Watchdog: npower ads did not mislead

watchdogEon-owned Powergen has been dealt another blow in its continuing battle with rival energy provider npower after having a complaint against npower rejected by the Advertising Standards Authority (ASA).

Last month RWE-owned npower admitted its latest campaign was a “copycat” of Eon’s push to promote its Go Green energy product (MW August 9). At the time Kevin Peake, npower head of customer marketing, described the ad as “a bit of fun”, but Powergen thought otherwise.

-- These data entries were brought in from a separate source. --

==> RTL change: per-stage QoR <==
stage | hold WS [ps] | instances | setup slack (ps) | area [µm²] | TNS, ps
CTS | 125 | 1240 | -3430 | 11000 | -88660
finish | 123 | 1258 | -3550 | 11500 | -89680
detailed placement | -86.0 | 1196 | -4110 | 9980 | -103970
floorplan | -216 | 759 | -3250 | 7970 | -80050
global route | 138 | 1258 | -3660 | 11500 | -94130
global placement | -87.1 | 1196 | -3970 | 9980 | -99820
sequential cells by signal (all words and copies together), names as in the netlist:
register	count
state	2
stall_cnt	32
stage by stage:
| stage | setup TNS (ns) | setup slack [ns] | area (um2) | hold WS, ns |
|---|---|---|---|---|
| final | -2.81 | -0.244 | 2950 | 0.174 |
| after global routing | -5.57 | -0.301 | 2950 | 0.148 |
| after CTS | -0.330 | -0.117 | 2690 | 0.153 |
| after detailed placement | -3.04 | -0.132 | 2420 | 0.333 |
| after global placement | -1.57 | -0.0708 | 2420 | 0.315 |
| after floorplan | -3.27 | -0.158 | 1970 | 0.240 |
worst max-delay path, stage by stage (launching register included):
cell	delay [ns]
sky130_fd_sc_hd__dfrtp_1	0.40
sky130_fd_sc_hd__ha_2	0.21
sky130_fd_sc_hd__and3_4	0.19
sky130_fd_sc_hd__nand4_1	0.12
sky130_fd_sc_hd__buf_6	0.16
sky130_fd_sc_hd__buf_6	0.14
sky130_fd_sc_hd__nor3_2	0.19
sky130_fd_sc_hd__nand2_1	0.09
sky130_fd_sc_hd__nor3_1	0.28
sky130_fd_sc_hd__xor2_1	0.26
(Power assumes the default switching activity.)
===== src/rtl/arm_alu.sv =====
// arm_alu: 32-bit ADD/SUB/AND/ORR ALU with NZCV flags,
// stored flag registers and condition-field evaluation.
module arm_alu #(
  parameter int WIDTH = 32
) (
  input  logic             clk,
  input  logic             reset,
  input  logic [WIDTH-1:0] src_a,
  input  logic [WIDTH-1:0] src_b,
  input  logic [1:0]       alu_control,
  input  logic [1:0]       flag_w,
  input  logic [3:0]       cond,
  output logic [WIDTH-1:0] alu_result,
  output logic [3:0]       alu_flags,
  output logic [3:0]       flags,
  output logic             cond_ex
);

  logic [WIDTH-1:0] w_b_eff;
  logic [WIDTH:0]   w_sum;
  logic             w_arith;
  logic             w_n;
  logic             w_z;
  logic             w_c;
  logic             w_v;
  logic [1:0]       r_nz;
  logic [1:0]       r_cv;
  logic             w_fn;
  logic             w_fz;
  logic             w_fc;
  logic             w_fv;

  // SUB reuses the adder with inverted B and carry-in of 1
  assign w_b_eff = alu_control[0] ? ~src_b : src_b;
  assign w_sum   = {1'b0, src_a} + {1'b0, w_b_eff}
                 + {{WIDTH{1'b0}}, alu_control[0]};
  assign w_arith = ~alu_control[1];

  always_comb begin
    alu_result = '0;
    case (alu_control)
      2'b00:   alu_result = w_sum[WIDTH-1:0];
      2'b01:   alu_result = w_sum[WIDTH-1:0];
      2'b10:   alu_result = src_a & src_b;
      default: alu_result = src_a | src_b;
    endcase
  end

  assign w_n = alu_result[WIDTH-1];
  assign w_z = (alu_result == '0);
  assign w_c = w_arith & w_sum[WIDTH];
  assign w_v = w_arith
             & (src_a[WIDTH-1] == w_b_eff[WIDTH-1])
             & (w_sum[WIDTH-1] != src_a[WIDTH-1]);

  assign alu_flags = {w_n, w_z, w_c, w_v};

  always_ff @(posedge clk or posedge reset) begin
    if (reset) begin
      r_nz <= 2'b00;
      r_cv <= 2'b00;
    end else begin
      if (flag_w[1] & cond_ex) r_nz <= alu_flags[3:2];
      if (flag_w[0] & cond_ex) r_cv <= alu_flags[1:0];
    end
  end

  assign flags = {r_nz, r_cv};
  assign w_fn  = r_nz[1];
  assign w_fz  = r_nz[0];
  assign w_fc  = r_cv[1];
  assign w_fv  = r_cv[0];

  always_comb begin
    cond_ex = 1'b0;
    case (cond)
      4'b0000: cond_ex = w_fz;
      4'b0001: cond_ex = ~w_fz;
      4'b0010: cond_ex = w_fc;
      4'b0011: cond_ex = ~w_fc;
      4'b0100: cond_ex = w_fn;
      4'b0101: cond_ex = ~w_fn;
      4'b0110: cond_ex = w_fv;
      4'b0111: cond_ex = ~w_fv;
      4'b1000: cond_ex = w_fc & ~w_fz;
      4'b1001: cond_ex = ~(w_fc & ~w_fz);
      4'b1010: cond_ex = (w_fn == w_fv);
      4'b1011: cond_ex = (w_fn != w_fv);
      4'b1100: cond_ex = ~w_fz & (w_fn == w_fv);
      4'b1101: cond_ex = ~(~w_fz & (w_fn == w_fv));
      4'b1110: cond_ex = 1'b1;
      default: cond_ex = 1'b0;
    endcase
  end

endmodule


===== config.mk =====
export PLATFORM = sky130hd
export DESIGN_NAME = arm_alu
export DESIGN_NICKNAME = d
export VERILOG_FILES = /design/src/rtl/arm_alu.sv
export SDC_FILE = /design/constraint.sdc
export NUM_CORES = 1
export LEC_CHECK = 0
export CORE_ASPECT_RATIO = 0.8
export CORE_MARGIN = 1
export CORE_UTILIZATION = 40
export DETAILED_ROUTE_END_ITERATION = 8
export GPL_ROUTABILITY_DRIVEN = 0
export PLACE_DENSITY = 0.71
export SETUP_SLACK_MARGIN = 0.4
export SYNTH_ARGS = -nofsm -noshare
export SYNTH_HDL_FRONTEND = slang
export SYNTH_SLANG_ARGS = --single-unit
export TNS_END_PERCENT = 100

===== constraint.sdc =====
create_clock -name clk -period 15.1 [get_ports clk]
set_input_delay 4.53 -clock clk [delete_from_list [all_inputs] [get_ports clk]]
set_output_delay 4.53 -clock clk [all_outputs]
set_load 0.1 [all_outputs]

==> metrics.md <==
| Metric | Value |
|---|---|
| Status | completed |
| Clk pin slew, worst setup/hold paths | 30 ps |
| # fillers | 800 |
| Layout Cells excl Fill | 701 |
| Critical path class | input port to output port |
| Largest net degree at the start of global routing | 61 |
| Peak VDD IR | about 0.000064 V |
| Post-synth top area cell | ha_1 |
| Slowest CP cell | clkdlybuf4s50_1 |
| Startpoint types | input port |
| P_int | 0.159 mW |
| Yosys warns | 0 |
| Critical-path cell list | buf_2, buf_4, xor2_1, ha_1, nand2_1, o221ai_1, and3_1, o21ai_1, a2111o_1, and3b_1, o31ai_2, clkdlybuf4s50_1 |
| Skew final | 2.69 ps |
| Fin crit period | 13550 ps |
| Dpl ws | 1590 ps |
| Bufs and invs on worst path | 3 |
| FMAX | 0.0738 GHz |
| Post-route cell area | 4790 sq um |
| MaxCap Viol Count | 0 |
| Global route total overflow | 0 |
| Hold Path Class | flip-flop to flip-flop |
| Vias | ~4.2k |
| R2R depth | 6 |
| Syn avg cell area | 7.14 sq um |
| DR DRC count | 0 |
| Tcrit/Tclk final | 89.7% |
| Total power draw | approximately 0.46 mW |
| Routed Antenna Nets | 0 |
| Avg WL per Cell | 16.5 microns |
| CTS Buffer Depth | 2 |
| All-Layer GR Usage | 24.0% |
| Via density | around 6.0 |
| Yosys reg bits | 4 |
| Fin util | 55.9% |
| DP Wirelength | 9540 microns |
| Crit path largest cell delay | 1210 ps |
| Worst-skew pair later-pin latency | 220 ps |
| Rel. slew slack | 33.9% |
| CTS-repair resized insts | 0 |
| CTS sink cnt | 4 |
| Final Hold Fails | 0 |
| Final WL | 11600 microns |
| Post-synth EDFFs | 0 |
| Sequential power share | 3.9% |
| Hold depth | 2 |
| Top cells by area, synth | ha_1, xor2_1, maj3_1 |
| Number of post-CTS setup repair buffers | 0 |
| Final setup margin | around 1600 ps |
| Worst-margin pin slew | 988 ps |
| Unrepaired setup endpoints after global routing | false |
| Antenna Cells | 0 |
| Syn_nets | 611 |
| Port bufs | 114 |
| Initial Util | 41.6% |
| Required time of the critical path | about 11000 ps |
| Placed Cells | 698 |
| Htree depth | 1 |
| 1st-iter DRT viols | about 350 |
| Synth cell types | 80 |
| WP data arrival | 9020 ps |
| First-pass GRT wire length | 18100 microns |
| Initial antenna violation count | 0 |
| Area share of the largest cell type after synthesis | roughly 13% |
| I/O pin total | 115 |
| Nets | 703 |
| Max Slew Vio Count | 0 |
| Core area | 8560 sq um |
| Static Leak | about 1.9 nW |
| Worst Hold Slack | roughly 570 ps |
| Vias in the first global route | roughly 3.7k |
| Logic pwr share | 91.0% |
| Layout area overhead | 34.3% |
| Crit path capture type | output port |
| Synth Instances | 499 |
| CTS tree | yes |
| Cts hold-fix bufs | 0 |
| Clock power frac | under 10% |
| Pre-antenna DRT Iters | 5 |
| Row count | 30 |
| Sw Pwr | 0.300 mW |
| Pwr dens | 96.0 nW/um^2 |
| Die width | around 110 microns |
| Die Footprint | 9290 sq um |
| Synth Flop Type | dfrtp_1 |
| Cell depth of the worst setup path | 12 |
| CP Max Fanout | 26 |
| Setup tns final | 0 ps |
| Number of CTS-inserted buffers | 3 |
| Setup violators final | 0 |
| Sw Ratio | 65.4% |
| Seq/Total Area, Yosys | under 10% |
| Layout cells sized above 1 | 7.30% |
| CTS root buf | clkbuf_8 |
| Cell family with most CP delay | buffers and inverters |
| Chip height | 86.4 microns |
| Mapped Area | approximately 3600 sq um |
| DP Area | 4740 sq um |
| Async set-or-reset flop fraction in the synthesized netlist | 100% |
==> registers in the layout (all words and copies together) (netlist names) <==
| name | flops |
|---|---|
| r_cv | 2 |
| r_nz | 2 |
==> cells in the mapped netlist, types with 6 or more instances <==
| master | n |
|---|---|
| xnor2_1 | 8 |
| nand2_1 | 54 |
| ha_1 | 37 |
| buf_2 | 9 |
| o21a_1 | 7 |
| nor3_1 | 10 |
| a21oi_1 | 42 |
| clkbuf_1 | 12 |
| o21ai_1 | 6 |
| a21o_1 | 11 |
| nor2_1 | 41 |
| maj3_1 | 28 |
| nand4_1 | 11 |
| inv_1 | 15 |
| o21ai_0 | 28 |
| o31ai_1 | 7 |
| o211ai_1 | 6 |
| xor2_1 | 41 |
==> layer usage <==
| metal | wire, microns | vias up | part of all wire [%] | track usage [%] |
|---|---|---|---|---|
| met2 | 4840 | 227 | 42 | 36.8 |
| met4 | 112 | 0 | 0.97 | 2.12 |
| met3 | 1130 | 12 | 9.8 | 3.46 |
| met1 | 5470 | 1908 | 47 | 36.2 |
| met5 | 0 | - | 0 | 0 |
| li1 | - | 2059 | - | - |
==> worst reg2reg max path: cells and delay by family (launching register included) <==
family,cells,cell delay [ps]
xor+xnor,1,270
flops,1,410
buf+inv,1,60
mux,2,770
compound gates,1,80
simple gates,1,170
==> layout make-up <==
cell class	count	area [sq um]	area share, %
Tap cell	112	140	2.93
Timing Repair Buffer	117	1150	24.1
Clock buffer	3	41.3	0.863
Multi-Input combinational cell	449	3290	68.8
Sequential cell	4	100	2.09
Inverter	16	60.1	1.25
==> power groups by stage <==
stage	clock, mW	combinational, mW	sequential (mW)
2_1_floorplan	0	0.292	0.0389
3_3_place_gp	0	0.410	0.0175
4_1_cts	0.0240	0.415	0.0177
6_report	0.0232	0.418	0.0180
3_5_place_dp	0	0.413	0.0178
5_1_grt	0.0249	0.440	0.0184
==> placed cells by master, fill, tap and decap left out, types with 4 or more instances in the layout <==
cell type and n:
clkdlybuf4s50_1 111, nand2_1 54, a21oi_1 42, nor2_1 41
xor2_1 41, ha_1 37, maj3_1 28, o21ai_0 23
inv_1 15, nand4_1 11, o21ai_1 11, a21o_1 11
nor3_1 10, xnor2_1 8, o31ai_2 7, o21a_1 7
o211ai_1 6, a221oi_1 5, and3_1 5, nor4_1 5
a31oi_1 4, a211oi_1 4, o21bai_1 4, mux2_2 4
buf_4 4, dfrtp_1 4
==> final timing paths <==
path,start,end,slack (ps)
max,alu_control[0],alu_result[31],1550
max reg2reg,r_cv[0],r_cv[0],13220
max in group asynchronous,reset,r_cv[1],10430
min reg2reg,r_cv[1],r_cv[1],570
min in group asynchronous,reset,r_cv[0],4510
min,r_cv[1],r_cv[1],570
==> kinds of logic after synthesis <==
| family | count (synthesis) | share of synthesized area [%] |
|---|---|---|
| fa+ha+maj | 66 | 21.4 |
| xor+xnor | 49 | 12.0 |
| compound gates | 164 | 32.1 |
| flops | 4 | 2.81 |
| simple gates | 161 | 22.6 |
| buf+inv | 46 | 5.62 |
| mux | 9 | 3.37 |
No activity file was read; power rests on OpenSTA's default activity.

Powergen complained to the ASA that the npower ads, which like its own Winds of Change strategy created by TBWA/London, featured people blowing in the wind, were imitating its own ad strategy. The CAP code states that: “No marketing communication should so closely resemble any other that it misleads, is likely to mislead or causes confusion” and that “marketers making comparisons with identifiable competitors and/or their products should not present products as imitations or replicas of products bearing a protected trade mark or trade name”.

But a spokesman for the ASA says that while the regulatory body was sympathetic to Powergen’s complaint, it decided not to investigate as the npower ad did not create any “artificial advantage” for the RWE brand and that “similarity is no breach” of the code. He adds that customers are very aware of the competitive nature of the energy market and thus were unlikely to have been confused by the creative.

Both the npower and Powergen ads promote their green energy tariffs and both use wind generation to convey their message. In an ad campaign for npower’s juice several years ago, the company used images of a woman’s hair and a dog’s ears blowing in the wind, among other wind-inspired imagery.